For each cell in the contouring grid:
Compose the 4 bits at the corners of the cell to build a binary index: walk around the cell in a clockwise direction appending the bit to the index, using bitwise OR and left-shift, from most significant bit at the top left, to least significant bit at the bottom left. The resulting 4-bit index can have 16 possible values in the range 0–15.
Use the cell index to access a pre-built lookup table with 16 entries listing the edges needed to represent the cell (shown in the lower right part of the picture below).
Apply linear interpolation between the original field data values to find the exact position of the contour line along the edges of the cell.
Disambiguation of saddle points
The contour is ambiguous at saddle points. It is possible to resolve the ambiguity by using the average data value for the center of the cell to choose between different connections of the interpolated points (four images in bottom-right corner):
Isobands
A similar algorithm can be created for filled contour bands within upper and lower threshold values:
Contouring triangle meshes
The same basic algorithm can be applied to triangular meshes, which consist of connected triangles with data assigned to the vertices. For example, a scattered set of data points could be connected with a Delaunay triangulation to allow the data field to be contoured.
A triangular cell is always planar, because it is a 2-simplex (i.e. specified by n+1 vertices in an n-dimensional space). There is always a unique linear interpolant across a triangle, and no possibility of an ambiguous saddle.
Isolines
The analysis for isolines over triangles is especially simple: there are 3 binary digits, so there are 8 possibilities:
Isobands
The analysis for isobands over triangles requires 3 ternary trits, so there are 27 possibilities:
Dimensions and spaces
The data space for the Marching Squares algorithm is 2D, because the vertices assigned a data value are connected to their neighbors in a 2D topological grid, but the spatial coordinates assigned to the vertices can be in 2D, 3D or higher dimensions.

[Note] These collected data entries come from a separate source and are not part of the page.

===== src/rtl/i2s_rx_deser_pkg.sv =====
`default_nettype none
// ============================================================================
//  Module      : i2s_rx_deser_pkg
//  Description : Shared audio package. Holds the I2S receiver FSM encoding,
//                the bit-counter saturation constant, the common sample type
//                and a saturating counter helper.
//  Revision    : 1.0 - initial release
// ============================================================================
package i2s_rx_deser_pkg;

    // Receiver FSM encoding
    localparam int unsigned        STATE_W  = 2;
    localparam logic [STATE_W-1:0] ST_SEEK  = 2'd0;
    localparam logic [STATE_W-1:0] ST_LEFT  = 2'd1;
    localparam logic [STATE_W-1:0] ST_RIGHT = 2'd2;

    // Per-word bit counter: wide enough for a 64-bit slot, saturates at 63
    localparam int unsigned      CNT_W   = 6;
    localparam logic [CNT_W-1:0] CNT_SAT = 6'd63;

    // Sample width type shared with downstream filter blocks
    localparam int unsigned SAMPLE_W = 16;
    typedef logic [SAMPLE_W-1:0] sample_t;

    function automatic logic [CNT_W-1:0] cnt_inc(input logic [CNT_W-1:0] cnt);
        return (cnt == CNT_SAT) ? cnt : cnt + 6'd1;
    endfunction

endpackage : i2s_rx_deser_pkg
`default_nettype wire


===== src/rtl/sync_bit.sv =====
`default_nettype none
// ============================================================================
//  Module      : sync_bit
//  Description : STAGES-deep single-bit synchronizer into the clk domain.
//  Ports       : clk  - destination clock
//                rst  - asynchronous active-high reset, clears every stage
//                i_d  - asynchronous input bit
//                o_q  - synchronized output bit
//  Revision    : 1.0 - initial release
// ============================================================================
module sync_bit #(
    parameter int STAGES = 2
) (
    input  logic clk,
    input  logic rst,
    input  logic i_d,
    output logic o_q
);

    generate
        if (STAGES <= 1) begin : g_single
            logic r_q;
            always_ff @(posedge clk or posedge rst) begin
                if (rst) r_q <= 1'b0;
                else     r_q <= i_d;
            end
            assign o_q = r_q;
        end else begin : g_chain
            logic [STAGES-1:0] r_chain;
            always_ff @(posedge clk or posedge rst) begin
                if (rst) r_chain <= '0;
                else     r_chain <= {r_chain[STAGES-2:0], i_d};
            end
            assign o_q = r_chain[STAGES-1];
        end
    endgenerate

endmodule : sync_bit
`default_nettype wire


===== src/rtl/i2s_rx_deser.sv =====
`default_nettype none
// ============================================================================
//  Module      : i2s_rx_deser
//  Description : I2S ADC receiver. Oversamples the codec bit clock with MCLK,
//                deserializes left/right words (MSB first, one-bit WS delay)
//                and presents complete stereo pairs on LDATA/RDATA.
//  Ports       : MCLK      - sole clock, rising edge
//                RST       - asynchronous active-high reset
//                ABCLK     - codec bit clock (async, >= 4 MCLK per period)
//                ALRCLK    - word select, 0 = left, 1 = right
//                ADATA     - serial data
//                LDATA     - last complete left sample
//                RDATA     - last complete right sample
//                FSCLK     - one-cycle pulse: new pair on LDATA/RDATA
//                LOCKED    - frame alignment acquired
//                FRAME_ERR - one-cycle pulse: word shorter than WIDTH ended
//  Revision    : 1.0 - initial release
// ============================================================================
module i2s_rx_deser #(
    parameter int WIDTH       = 16,
    parameter int SYNC_STAGES = 2
) (
    input  logic             MCLK,
    input  logic             RST,
    input  logic             ABCLK,
    input  logic             ALRCLK,
    input  logic             ADATA,
    output logic [WIDTH-1:0] LDATA,
    output logic [WIDTH-1:0] RDATA,
    output logic             FSCLK,
    output logic             LOCKED,
    output logic             FRAME_ERR
);

    import i2s_rx_deser_pkg::*;

    localparam logic [CNT_W-1:0] c_width    = CNT_W'(WIDTH);
    localparam logic [CNT_W-1:0] c_width_m1 = CNT_W'(WIDTH - 1);

    logic             w_bclk_s;
    logic             w_ws_s;
    logic             w_data_s;
    logic             w_rise;
    logic             w_boundary;
    logic             w_short;
    logic [WIDTH-1:0] w_shift_next;
    logic [WIDTH-1:0] w_word;

    logic               r_bclk_d;
    logic               r_ws_d;
    logic [STATE_W-1:0] r_state;
    logic [CNT_W-1:0]   r_cnt;
    logic [WIDTH-1:0]   r_shift;
    logic [WIDTH-1:0]   r_hold;
    logic [WIDTH-1:0]   r_ldata;
    logic [WIDTH-1:0]   r_rdata;
    logic               r_pair_done;
    logic               r_fsclk;
    logic               r_locked;
    logic               r_frame_err;

    sync_bit #(.STAGES(SYNC_STAGES)) u_sync_bclk (
        .clk (MCLK), .rst (RST), .i_d (ABCLK),  .o_q (w_bclk_s)
    );
    sync_bit #(.STAGES(SYNC_STAGES)) u_sync_ws (
        .clk (MCLK), .rst (RST), .i_d (ALRCLK), .o_q (w_ws_s)
    );
    sync_bit #(.STAGES(SYNC_STAGES)) u_sync_data (
        .clk (MCLK), .rst (RST), .i_d (ADATA),  .o_q (w_data_s)
    );

    assign w_rise       = w_bclk_s & ~r_bclk_d;
    assign w_boundary   = w_ws_s ^ r_ws_d;
    assign w_shift_next = {r_shift[WIDTH-2:0], w_data_s};
    // The bit on the boundary rise is the LSB of the ending word: it is part
    // of the word only while fewer than WIDTH bits have been collected.
    assign w_word       = (r_cnt < c_width) ? w_shift_next : r_shift;
    // r_cnt excludes the boundary bit, so the word length is r_cnt + 1.
    assign w_short      = (r_cnt < c_width_m1);

    always_ff @(posedge MCLK or posedge RST) begin
        if (RST) begin
            r_bclk_d    <= 1'b0;
            r_ws_d      <= 1'b0;
            r_state     <= ST_SEEK;
            r_cnt       <= '0;
            r_shift     <= '0;
            r_hold      <= '0;
            r_ldata     <= '0;
            r_rdata     <= '0;
            r_pair_done <= 1'b0;
            r_fsclk     <= 1'b0;
            r_locked    <= 1'b0;
            r_frame_err <= 1'b0;
        end else begin
            r_bclk_d    <= w_bclk_s;
            r_pair_done <= 1'b0;
            // FSCLK trails the data update by one cycle so LDATA/RDATA are
            // already stable when the pulse is seen.
            r_fsclk     <= r_pair_done;
            r_frame_err <= 1'b0;

            if (w_rise) begin
                r_ws_d <= w_ws_s;
                if (w_boundary) begin
                    r_cnt   <= '0;
                    r_shift <= '0;
                    case (r_state)
                        ST_SEEK: begin
                            if (!w_ws_s) r_state <= ST_LEFT;
                        end
                        ST_LEFT: begin
                            if (w_short) begin
                                r_frame_err <= 1'b1;
                                r_locked    <= 1'b0;
                                r_state     <= ST_SEEK;
                            end else begin
                                r_hold  <= w_word;
                                r_state <= ST_RIGHT;
                            end
                        end
                        ST_RIGHT: begin
                            if (w_short) begin
                                r_frame_err <= 1'b1;
                                r_locked    <= 1'b0;
                                r_state     <= ST_SEEK;
                            end else begin
                                r_ldata     <= r_hold;
                                r_rdata     <= w_word;
                                r_pair_done <= 1'b1;
                                r_locked    <= 1'b1;
                                r_state     <= ST_LEFT;
                            end
                        end
                        default: r_state <= ST_SEEK;
                    endcase
                end else begin
                    r_cnt <= cnt_inc(r_cnt);
                    if (r_cnt < c_width) r_shift <= w_shift_next;
                end
            end
        end
    end

    assign LDATA     = r_ldata;
    assign RDATA     = r_rdata;
    assign FSCLK     = r_fsclk;
    assign LOCKED    = r_locked;
    assign FRAME_ERR = r_frame_err;

endmodule : i2s_rx_deser
`default_nettype wire


===== config.mk =====
export PLATFORM = sky130hd
export DESIGN_NAME = i2s_rx_deser
export DESIGN_NICKNAME = d
export VERILOG_FILES = /design/src/rtl/i2s_rx_deser_pkg.sv /design/src/rtl/sync_bit.sv /design/src/rtl/i2s_rx_deser.sv
export SDC_FILE = /design/constraint.sdc
export NUM_CORES = 1
export LEC_CHECK = 0
export CAP_MARGIN = 20
export CORE_ASPECT_RATIO = 0.7
export CORE_MARGIN = 2
export CORE_UTILIZATION = 29
export CTS_BUF_LIST = sky130_fd_sc_hd__clkbuf_8
export DETAILED_ROUTE_END_ITERATION = 8
export GPL_ROUTABILITY_DRIVEN = 0
export PLACE_DENSITY = 0.58
export SYNTH_ARGS = -nofsm -noshare
export SYNTH_HDL_FRONTEND = slang
export SYNTH_HIERARCHICAL = 1
export SYNTH_SLANG_ARGS = --single-unit

===== constraint.sdc =====
create_clock -name MCLK -period 2.19 [get_ports MCLK]
set_clock_uncertainty 0.15 [all_clocks]
set_input_delay 0.219 -clock MCLK [delete_from_list [all_inputs] [get_ports MCLK]]
set_output_delay 0.219 -clock MCLK [all_outputs]
set_load 0.01 [all_outputs]

==> flow_metrics.env <==
export IMPL_status="complete, no violations"
export IMPL_dp_cells=433
export IMPL_synth_top_cell_by_area="dfrtp_1"
export IMPL_grt_pass1_wl_mm=11.3
export IMPL_die_area_um2=13200
export IMPL_min_period_over_period=0.947
export IMPL_crit_fanout=8
export IMPL_num_antenna_cells=0
export IMPL_final_cells=451
export IMPL_p_total_mw=3.13
export IMPL_setup_worst_path_end_class="flop"
export IMPL_synth_mux_area_frac=0.221
export IMPL_worstPathArrival_ps=2180
export IMPL_synthAdderAreaFrac=0.0175
export IMPL_drc=0
export IMPL_clk_latency_ps=370
export IMPL_holdCritStartpoint="ALRCLK"
export IMPL_cts_sinks=84
export IMPL_path_buf_inv=1
export IMPL_avgSynthCellArea_um2=14.9
export IMPL_cap_violations=0
export IMPL_cts_tree="yes"
export IMPL_vias=2052
export IMPL_tightest_slew_ps=359
export IMPL_cts_buffers=9
export IMPL_ff2ff_path_depth=5
export IMPL_critPathSlowestCell="a311o_4"
export IMPL_fin_nets=299
export IMPL_use_met3=0.0435
export IMPL_critical_path_top_delay_family="compound AO/OA/AOI/OAI gates"
export IMPL_crit_path_start="r_cnt[0]"
export IMPL_track_usage=0.112
export IMPL_post_route_util=0.371
export IMPL_finalSetupTns_ps=0
export IMPL_final_area_um2=4390
export IMPL_ctsResizeCount=0
export IMPL_first_global_vias=2169
export IMPL_die_y_um=96.8
export IMPL_synth_top_family_by_area="multiplexers"
export IMPL_synth_most_common_cell="dfrtp_1"
export IMPL_r2r_end="LDATA[8]"
export IMPL_use_met1=0.162
export IMPL_pre_cts_ws_ps=132
export IMPL_drt_initial_drc_count=88
export IMPL_grt_ovfl_total=0
export IMPL_dp_final_hpwl_mm=4.52
export IMPL_async_flop_share=1.00
export IMPL_path_clk_slew_ps=90
export IMPL_htreeDepth=3
export IMPL_leakagePower_nw=2.12
export IMPL_placementRows=33
export IMPL_synth_top_area_frac=0.589
export IMPL_crit_required_ps=2290
export IMPL_cellPowerDensity_nw_per_um2=713
export IMPL_num_io_pins=40
export IMPL_slew_viol_final=0
export IMPL_drt_first_pass_iters=4
export IMPL_yosys_top_cells_area="dfrtp_1 59%, mux2_2 16%, mux2_4 4.2%"
export IMPL_cts_root_buf="clkbuf_8"
export IMPL_synth_ff_type="dfrtp_1"
export IMPL_synth_xor_area_frac=0.00702
export IMPL_cpPeakStageDelay_ps=460
export IMPL_grt_use_met2=0.153
export IMPL_synthSimpleGateAreaFrac=0.0438
export IMPL_drt_wirelength_per_cell_um=14.8
export IMPL_yosysWarnings=6
export IMPL_syn_inst=239
export IMPL_coreArea_um2=11900
export IMPL_setup_viol=0
export IMPL_synth_cell_types=42
export IMPL_start_kind="flop"
export IMPL_synthTopCellsByCount="84 x dfrtp_1, 52 x mux2_2, 16 x a22o_1"
export IMPL_min_path_type="in2reg"
export IMPL_syn_nets=249
export IMPL_setup_slack_ps=116
export IMPL_fmax_mhz=482
export IMPL_ant_nets=0
export IMPL_crit_type="reg2reg"
export IMPL_slew_headroom=0.760
export IMPL_busiest_layer="met1"
export IMPL_min_period_ps=2070
export IMPL_start_util=0.301
export IMPL_r2r_start="r_cnt[0]"
export IMPL_routed_wl_mm=6.68
export IMPL_synth_compound_area_frac=0.0807
export IMPL_min_delay_path_depth=1
export IMPL_placed_cell_area_um2=4150
export IMPL_cp_cell_sequence="ha_1 -> a311o_4 -> nand4_4 -> buf_4 -> mux2_2"
export IMPL_grt_start_max_net_pins=27
export IMPL_syn_area_um2=3570
export IMPL_syn_to_final_growth_pct=23.1
export IMPL_holdPathEnd="u_sync_ws/g_chain.r_chain[0]"
export IMPL_vdd_drop_max_v=0.000342
export IMPL_portBuffers=39
export IMPL_cts_buffer_depth=2
export IMPL_antenna_found_initial=0
export IMPL_ys_seq_area_frac=0.589
export IMPL_rsz0062_at_grt="false"
export IMPL_synth_seq_cells=84
export IMPL_worst_hold_slack_ps=142
export IMPL_post_route_cells_drive_above_1_share=0.337
export IMPL_die_w_um=137
export IMPL_ff2ff_setup_slack_ps=120
export IMPL_finalHoldViolations=0
export IMPL_avgViaCountPerCell=4.55
export IMPL_synth_edf_count=0
==> layout by cell type, fill, tap and decap left out, drive strengths merged, types with 3 or more instances in the layout <==
cell type and n:
clkbuf 9, nand2 4, mux2 64, nand2b 3
mux2i 3, inv 11, ha 5, clkdlybuf4s50 39
clkinv 3, a22o 16, dfrtp 84, buf 11
a21oi 5, o21ai 4, and4 3, nor2 4
==> how the worst max path moves through the flow <==
stage | endpoint | cells after the start | slack [ps]
after floorplan | r_hold[0] | 7 | 20
after global placement | LDATA[13] | 5 | 150
after detailed placement | LDATA[8] | 5 | 130
after CTS | LDATA[8] | 5 | 110
after global routing | LDATA[14] | 5 | 60
final | LDATA[8] | 5 | 120
==> area by class of cell <==
class | instances | area, um^2
timing repair buffer | 51 | 508
clock buffer | 9 | 124
inverter | 10 | 43.8
tap | 157 | 196
clock inverter | 7 | 98.8
multi-input combinational | 133 | 1320
sequential | 84 | 2100
fill | 1124 | 7460
==> state kept, by name, summed over array words and instances (netlist names) <==
register,flops
r_cnt,6
FSCLK,1
u_sync_data/g_chain.r_chain,2
r_ws_d,1
RDATA,16
LOCKED,1
r_pair_done,1
r_bclk_d,1
r_hold,16
FRAME_ERR,1
r_shift,16
LDATA,16
u_sync_ws/g_chain.r_chain,2
r_state,2
u_sync_bclk/g_chain.r_chain,2
==> per-layer routing <==
metal | wire [um] | vias up
met2 | 2770 | 57
met1 | 3430 | 1030
met5 | 0 | -
met4 | 60 | 0
li1 | - | 960
met3 | 417 | 5
==> worst register-to-register path, stage by stage, from the launching register on <==
cell and delay [ps]:
dfrtp_1 450, ha_1 250, a311o_4 460, nand4_4 130, buf_4 190, mux2_2 350
==> what timing repair did <==
| action | 4_1_cts | 5_1_grt |
|---|---|---|
| hold endpoints to repair | 2 | 0 |
| setup buffers | 0 | 0 |
| hold buffers | 1 | 0 |
==> where the power goes <==
group          total [mW]  switching [mW]  internal [mW]  leakage (nW)
Clock                1.24           0.592          0.652         0.115
Combinational       0.248           0.137          0.110         0.853
Sequential           1.64          0.0494           1.59          1.15
Total                3.13           0.779           2.35          2.12
==> logic make-up (layout without fill, tap and decap cells) <==
group,after synthesis,after routing
flops,84,84
xor+xnor,2,2
buf+inv,22,77
mux,67,67
fa+ha+maj,5,5
simple gates,23,23
compound gates,36,36
Power figures use the tool's default switching activity.
===== src/rtl/writeback_ctrl_pkg.sv =====
// Shared widths, write-back entry type and default load-FIFO depth for writeback_ctrl.
package writeback_ctrl_pkg;

  localparam int REG_ADDR_W        = 5;
  localparam int XLEN              = 32;
  localparam int NUM_REGS          = 1 << REG_ADDR_W;
  localparam int LSU_DEPTH_DEFAULT = 4;

  typedef struct packed {
    logic [REG_ADDR_W-1:0] addr;
    logic [XLEN-1:0]       data;
    logic                  is_lsu;
  } wb_entry_t;

endpackage


===== src/rtl/wb_fifo.sv =====
// Synchronous FIFO for write-back entries; DEPTH must be a power of two so the
// pointers wrap naturally and the count MSB alone signals full.
module wb_fifo
  import writeback_ctrl_pkg::*;
#(
  parameter int  DEPTH = LSU_DEPTH_DEFAULT,
  parameter type T     = wb_entry_t
) (
  input  logic clk_i,
  input  logic rst_i,
  input  logic push_i,
  input  logic pop_i,
  input  T     data_i,
  output T     data_o,
  output logic full_o,
  output logic empty_o
);

  localparam int PW = (DEPTH > 1) ? $clog2(DEPTH) : 1;

  T               r_mem [DEPTH];
  logic [PW-1:0]  r_wr_ptr;
  logic [PW-1:0]  r_rd_ptr;
  logic [PW:0]    r_count;
  logic           w_push;
  logic           w_pop;

  assign full_o  = r_count[PW];
  assign empty_o = (r_count == '0);
  assign w_push  = push_i && !full_o;
  assign w_pop   = pop_i && !empty_o;
  assign data_o  = r_mem[r_rd_ptr];

  // NOTE: the storage array has no reset; r_count alone decides which slots are valid.
  always_ff @(posedge clk_i) begin
    if (w_push) r_mem[r_wr_ptr] <= data_i;
  end

  // NOTE: state is updated with non-blocking assignments so every register samples pre-edge values.
  always_ff @(posedge clk_i) begin
    if (rst_i) begin
      r_wr_ptr <= '0;
      r_rd_ptr <= '0;
      r_count  <= '0;
    end else begin
      if (w_push) r_wr_ptr <= r_wr_ptr + 1'b1;
      if (w_pop)  r_rd_ptr <= r_rd_ptr + 1'b1;
      case ({w_push, w_pop})
        2'b10:   r_count <= r_count + 1'b1;
        2'b01:   r_count <= r_count - 1'b1;
        default: r_count <= r_count;
      endcase
    end
  end

endmodule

For example, a triangular mesh may represent a 2D data surface embedded in 3D space, where spatial positions of the vertices and interpolated points along a contour will all have 3 coordinates. Note that the case of squares is ambiguous again, because a quadrilateral embedded in 3-dimensional space is not necessarily planar, so there is a choice of geometrical interpolation scheme to draw the banded surfaces in 3D.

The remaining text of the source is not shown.